Qué fantasmáticas, podría decirse, y al mismo tiempo heroicas, qué extrañas nos resultan estas imágenes de Sebastián Freire, aún cuando sea fácil describirlas: son imágenes que reproducen fotografías clásicas de figuras célebres del star system. Analía Couceyro como Joan Crawford, Luna Paiva como María Callas, Celeste Cid como Louise Brooks...
No se trata, claro, de un ilusionismo barato que pretendiera confundir la copia con el modelo (Albertina Carri con Katharine Hepburn, por ejemplo), o la mirada de Avedon en la toma de Catherine Deneuve con la de Freire en la fotografía de Esmeralda Mitre. No hay disfraz ni semblante, aún cuando haya travestismo (Paloma como Marilyn Monroe, Gaby Bex como Gloria Swanson).
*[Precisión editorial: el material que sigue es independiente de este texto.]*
File: config.mk
export PLATFORM = sky130hd
export DESIGN_NAME = load_align_unit
export DESIGN_NICKNAME = d
export VERILOG_FILES = /design/src/rtl/load_align_unit.sv
export SDC_FILE = /design/constraint.sdc
export NUM_CORES = 1
export LEC_CHECK = 0
export ABC_AREA = 1
export CORE_MARGIN = 8
export CORE_UTILIZATION = 35
export CTS_CLUSTER_SIZE = 40
export DETAILED_ROUTE_END_ITERATION = 6
export PLACE_DENSITY = 0.57
export SKIP_LAST_GASP = 1
export SLEW_MARGIN = 5
export SYNTH_ARGS = -nofsm -noshare
export SYNTH_HDL_FRONTEND = slang
export SYNTH_SLANG_ARGS = --single-unit
File: constraint.sdc
create_clock -name clk -period 2.3 [get_ports clk]
set_input_delay 0.345 -clock clk [delete_from_list [all_inputs] [get_ports clk]]
set_output_delay 0.345 -clock clk [all_outputs]
set_load 0.02 [all_outputs]
File: src/rtl/load_align_unit.sv
// Sequential load unit: issues one or two aligned bus reads, merges the beats,
// and returns the addressed byte/half/word/dword sign- or zero-extended.
module load_align_unit #(
    parameter int DW              = 32,
    parameter int AW              = 32,
    parameter int ALLOW_UNALIGNED = 1
) (
    input  logic          clk,
    input  logic          reset_n,
    input  logic          req_valid,
    output logic          req_ready,
    input  logic [AW-1:0] req_addr,
    input  logic [2:0]    req_op,
    output logic          bus_req_valid,
    input  logic          bus_req_ready,
    output logic [AW-1:0] bus_addr,
    input  logic          bus_rsp_valid,
    input  logic [DW-1:0] bus_rsp_data,
    output logic          rsp_valid,
    input  logic          rsp_ready,
    output logic [DW-1:0] rsp_data,
    output logic          rsp_err
);

    localparam int NB = DW / 8;
    localparam int LB = $clog2(NB);
    localparam logic [DW-1:0] ERR_DATA = {NB{8'hdd}};

    typedef enum logic [2:0] {IDLE, BUS0, WAIT0, BUS1, WAIT1, RESP} state_t;

    state_t          state, state_nx;
    logic [AW-1:0]   addr_q;
    logic [2:0]      op_q;
    logic [DW-1:0]   beat0_q;
    logic [DW-1:0]   rdata_q;
    logic            err_q;
    logic [AW-1:0]   base;
    logic [2*DW-1:0] merged;
    logic [DW-1:0]   result;

    function automatic int op_size(input logic [2:0] op);
        case (op)
            3'b011, 3'b100: op_size = 2;
            3'b101, 3'b111: op_size = 4;
            3'b110:         op_size = 8;
            default:        op_size = 1;
        endcase
    endfunction

    function automatic logic op_legal(input logic [2:0] op);
        op_legal = (op != 3'b000) && !(DW == 32 && (op == 3'b101 || op == 3'b110));
    endfunction

    function automatic logic misaligned(input logic [2:0] op, input logic [LB-1:0] off);
        misaligned = (int'(off) % op_size(op)) != 0;
    endfunction

    function automatic logic crosses(input logic [2:0] op, input logic [LB-1:0] off);
        crosses = (int'(off) + op_size(op)) > NB;
    endfunction

    // Shift the two-beat window down to the addressed byte, then mask and extend.
    function automatic logic [DW-1:0] extract(input logic [2*DW-1:0] m,
                                              input logic [LB-1:0]   off,
                                              input logic [2:0]      op);
        logic [2*DW-1:0] sh;
        logic [DW-1:0]   f;
        logic [DW-1:0]   ones;
        logic [DW-1:0]   mask;
        logic            sb;
        sh   = m >> (int'(off) * 8);
        f    = sh[DW-1:0];
        ones = '1;
        mask = ~(ones << (op_size(op) * 8));
        case (op)
            3'b010:  sb = f[7];
            3'b100:  sb = f[15];
            3'b111:  sb = f[31];
            default: sb = 1'b0;
        endcase
        extract = (f & mask) | (sb ? ~mask : '0);
    endfunction

    assign base   = addr_q & ~AW'(NB - 1);
    assign merged = (state == WAIT1) ? {bus_rsp_data, beat0_q} : {{DW{1'b0}}, bus_rsp_data};
    assign result = extract(merged, addr_q[LB-1:0], op_q);

    always_comb begin
        state_nx = state;
        case (state)
            IDLE: begin
                if (req_valid) begin
                    if (!op_legal(req_op) ||
                        (ALLOW_UNALIGNED == 0 && misaligned(req_op, req_addr[LB-1:0])))
                        state_nx = RESP;
                    else
                        state_nx = BUS0;
                end
            end
            BUS0:  if (bus_req_ready) state_nx = WAIT0;
            WAIT0: if (bus_rsp_valid) state_nx = crosses(op_q, addr_q[LB-1:0]) ? BUS1 : RESP;
            BUS1:  if (bus_req_ready) state_nx = WAIT1;
            WAIT1: if (bus_rsp_valid) state_nx = RESP;
            RESP:  if (rsp_ready)     state_nx = IDLE;
            default: state_nx = IDLE;
        endcase
    end

    always_ff @(posedge clk or negedge reset_n) begin
        if (!reset_n) begin
            state   <= IDLE;
            addr_q  <= '0;
            op_q    <= '0;
            beat0_q <= '0;
            rdata_q <= '0;
            err_q   <= 1'b0;
        end else begin
            state <= state_nx;
            case (state)
                IDLE: begin
                    if (req_valid) begin
                        addr_q <= req_addr;
                        op_q   <= req_op;
                        err_q  <= (state_nx == RESP);
                        if (state_nx == RESP)
                            rdata_q <= ERR_DATA;
                    end
                end
                WAIT0: begin
                    if (bus_rsp_valid) begin
                        beat0_q <= bus_rsp_data;
                        if (state_nx == RESP)
                            rdata_q <= result;
                    end
                end
                WAIT1: if (bus_rsp_valid) rdata_q <= result;
                default: ;
            endcase
        end
    end

    // Bus address is only driven while a read is being offered.
    assign req_ready     = (state == IDLE);
    assign bus_req_valid = (state == BUS0) || (state == BUS1);
    assign bus_addr      = (state == BUS0) ? base :
                           (state == BUS1) ? base + AW'(NB) : '0;
    assign rsp_valid     = (state == RESP);
    assign rsp_data      = rdata_q;
    assign rsp_err       = err_q;

endmodule
File: config.mk
export PLATFORM = sky130hd
export DESIGN_NAME = alu_seq
export DESIGN_NICKNAME = d
export VERILOG_FILES = /design/src/rtl/alu_seq.sv
export SDC_FILE = /design/constraint.sdc
export NUM_CORES = 1
export LEC_CHECK = 0
export CAP_MARGIN = 20
export CORE_ASPECT_RATIO = 0.8
export CORE_MARGIN = 4
export CORE_UTILIZATION = 40
export CTS_BUF_LIST = sky130_fd_sc_hd__clkbuf_8
export DETAILED_ROUTE_END_ITERATION = 10
export PLACE_DENSITY = 0.63
export SYNTH_ARGS = -nofsm -noshare
export SYNTH_HDL_FRONTEND = slang
export SYNTH_SLANG_ARGS = --single-unit
File: constraint.sdc
create_clock -name clk -period 7.95 [get_ports clk]
set_input_delay 1.1925 -clock clk [delete_from_list [all_inputs] [get_ports clk]]
set_output_delay 1.1925 -clock clk [all_outputs]
set_load 0.02 [all_outputs]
No es la imitación lo que importa en estas imágenes (prueba de lo cual es la interpretación de Audrey Hepburn por Nora Lezano), aún cuando lo que se cite sea del orden del gesto, la pose, la iluminación y el encuadre, el registro completo del look (Lisa Kerner como Marlene Dietrich), un tortuoso manierismo formal (que, como siempre en los trabajos de Freire, pone en primer plano a la fotografía como trabajo y no tanto como arte), sino la constatación de que siempre hay un resto o núcleo de vacío que permanece.
Porque estas imágenes también convocan una ética, completamente extraña a nuestra época, que ha decidido prescindir de las formas y arrojarse al caos, donde la ética brilla no tanto por su ausencia sino por su imposibilidad. Se trata sólo (¿sólo?) del amor (en el sentido en que el amor es lo imaginario).
La cultura de la que participamos ha optado por un dispositivo rabiosamente sádico que hace de la mujer (ese misterio) un animal en un corral reproductivo o una tajada de carne. Conocemos esas imágenes que la cultura industrial (citada irónicamente en el título de esta muestra, y que Freire conoce con precisión de entomólogo) reproduce maniáticamente: ponen en marcha el dispositivo sádico, cuya función histórica es precisamente volver imposible toda ética. La humillación, en su forma más pura.
Freire, que en trabajos anteriores (Tipos, 2005) no ha titubeado en investigar el alcance de ese dispositivo en relación con el cuerpo masculino, ha renunciado a él en esta serie de retratos de mujeres. Y ha renunciado a él por la vía del dispositivo masoquista, haciendo de cada una de estas "reinas" (que por eso lo son) el objeto del amor cortés, al que vuelve con toda su fuerza colocándose, como fotógrafo, en el lugar del vasallo, y colocándolas a ellas como dóminas, como puntos ciegos y por eso mismo infinitos de lo que no puede y nunca podrá explicarse: el amor como sometimiento puro o como distancia insalvable, el sólo deseo del deseo, el ansia de tomar al otro por su alma (dado que lo otro, la cosa, es directamente imposible: no la hay).